» What to work on: Copy, exactly and without additions, every line in the records below from the one holding "logic [4:0] fld_rd;" through the one holding "cls_alu: begin", both ends included.

» Data shown:
$ cat src/hw/issue_pkg.sv
`default_nettype none

package issue_pkg;

    ////////////////////
    // sizing
    ////////////////////

    localparam int XLEN           = 32; // data and pc width
    localparam int NREG           = 32; // architectural registers
    localparam int IQ_DEPTH       = 16;
    localparam int IQ_FULL_MARGIN = 4;  // slack for the front end to see o_iq_full
    localparam int IQ_PTR_W       = 4;

    ////////////////////
    // encodings
    ////////////////////

    // instruction bits [31:28]
    typedef enum logic [3:0] {
        op_nop   = 4'd0,
        op_add   = 4'd1,
        op_sub   = 4'd2,
        op_and   = 4'd3,
        op_or    = 4'd4,
        op_addi  = 4'd5,
        op_load  = 4'd6,
        op_store = 4'd7,
        op_beq   = 4'd8
    } opcode_e;

    typedef enum logic [2:0] {
        cls_nop     = 3'd0,
        cls_alu     = 3'd1,
        cls_alu_imm = 3'd2,
        cls_load    = 3'd3,
        cls_store   = 3'd4,
        cls_branch  = 3'd5
    } op_class_e;

    typedef enum logic [1:0] {
        fn_add = 2'd0,
        fn_sub = 2'd1,
        fn_and = 2'd2,
        fn_or  = 2'd3
    } alu_fn_e;

    // one decoded instruction as it sits in the issue queue
    typedef struct packed {
        logic [XLEN-1:0] pc;
        op_class_e       cls;
        alu_fn_e         alu_fn;
        logic [4:0]      rd;       // 0 when rf_we is low
        logic [4:0]      rs1;
        logic [4:0]      rs2;
        logic [XLEN-1:0] imm;      // sign-extended imm16
        logic            rf_we;
        logic            uses_rs2;
    } dec_pkt_t;

    localparam dec_pkt_t NOP_PKT = '{default: '0, cls: cls_nop, alu_fn: fn_add};

endpackage

`default_nettype wire
$ cat src/hw/inst_decoder.sv
`default_nettype none

module inst_decoder import issue_pkg::*; (
    input  logic [31:0] i_inst,
    input  logic [31:0] i_pc,
    output dec_pkt_t    o_pkt
);

    opcode_e    opcode;
    logic [4:0] fld_rd;
    logic [4:0] fld_rj;
    logic [4:0] fld_rk;
    op_class_e  cls;
    alu_fn_e    alu_fn;
    logic       rf_we;

    assign opcode = opcode_e'(i_inst[31:28]);
    assign fld_rd = i_inst[27:23];
    assign fld_rj = i_inst[22:18];
    assign fld_rk = i_inst[17:13]; // overlaps imm16, only meaningful for reg-reg ops

    ////////////////////
    // opcode to class
    ////////////////////

    always_comb begin
        cls    = cls_nop;
        alu_fn = fn_add;
        rf_we  = 1'b0;
        case (opcode)
            op_add: begin
                cls   = cls_alu;
                rf_we = 1'b1;
            end
            op_sub: begin
                cls    = cls_alu;
                alu_fn = fn_sub;
                rf_we  = 1'b1;
            end
            op_and: begin
                cls    = cls_alu;
                alu_fn = fn_and;
                rf_we  = 1'b1;
            end
            op_or: begin
                cls    = cls_alu;
                alu_fn = fn_or;
                rf_we  = 1'b1;
            end
            op_addi: begin
                cls   = cls_alu_imm;
                rf_we = 1'b1;
            end
            op_load: begin
                cls   = cls_load;   // address = rj + imm
                rf_we = 1'b1;
            end
            op_store: cls = cls_store;
            op_beq: begin
                cls    = cls_branch;
                alu_fn = fn_sub;    // compare by subtraction
            end
            default: cls = cls_nop; // op_nop and undefined codes
        endcase
    end

    ////////////////////
    // packet fields
    ////////////////////

    always_comb begin
        o_pkt        = NOP_PKT;
        o_pkt.pc     = i_pc;
        o_pkt.cls    = cls;
        o_pkt.alu_fn = alu_fn;
        o_pkt.rf_we  = rf_we;
        o_pkt.rd     = rf_we ? fld_rd : 5'd0;
        o_pkt.rs1    = fld_rj;
        o_pkt.imm    = {{(XLEN-16){i_inst[15]}}, i_inst[15:0]};
        case (cls)
            cls_alu: begin
                o_pkt.rs2      = fld_rk;
                o_pkt.uses_rs2 = 1'b1;
            end
            cls_store, cls_branch: begin
                o_pkt.rs2      = fld_rd; // store data / compare reg lives in rd field
                o_pkt.uses_rs2 = 1'b1;
            end
            default: begin
                o_pkt.rs2      = 5'd0;
                o_pkt.uses_rs2 = 1'b0;
            end
        endcase
    end

endmodule

`default_nettype wire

» Output:
    logic [4:0] fld_rd;
    logic [4:0] fld_rj;
    logic [4:0] fld_rk;
    op_class_e  cls;
    alu_fn_e    alu_fn;
    logic       rf_we;

    assign opcode = opcode_e'(i_inst[31:28]);
    assign fld_rd = i_inst[27:23];
    assign fld_rj = i_inst[22:18];
    assign fld_rk = i_inst[17:13]; // overlaps imm16, only meaningful for reg-reg ops

    ////////////////////
    // opcode to class
    ////////////////////

    always_comb begin
        cls    = cls_nop;
        alu_fn = fn_add;
        rf_we  = 1'b0;
        case (opcode)
            op_add: begin
                cls   = cls_alu;
                rf_we = 1'b1;
            end
            op_sub: begin
                cls    = cls_alu;
                alu_fn = fn_sub;
                rf_we  = 1'b1;
            end
            op_and: begin
                cls    = cls_alu;
                alu_fn = fn_and;
                rf_we  = 1'b1;
            end
            op_or: begin
                cls    = cls_alu;
                alu_fn = fn_or;
                rf_we  = 1'b1;
            end
            op_addi: begin
                cls   = cls_alu_imm;
                rf_we = 1'b1;
            end
            op_load: begin
                cls   = cls_load;   // address = rj + imm
                rf_we = 1'b1;
            end
            op_store: cls = cls_store;
            op_beq: begin
                cls    = cls_branch;
                alu_fn = fn_sub;    // compare by subtraction
            end
            default: cls = cls_nop; // op_nop and undefined codes
        endcase
    end

    ////////////////////
    // packet fields
    ////////////////////

    always_comb begin
        o_pkt        = NOP_PKT;
        o_pkt.pc     = i_pc;
        o_pkt.cls    = cls;
        o_pkt.alu_fn = alu_fn;
        o_pkt.rf_we  = rf_we;
        o_pkt.rd     = rf_we ? fld_rd : 5'd0;
        o_pkt.rs1    = fld_rj;
        o_pkt.imm    = {{(XLEN-16){i_inst[15]}}, i_inst[15:0]};
        case (cls)
            cls_alu: begin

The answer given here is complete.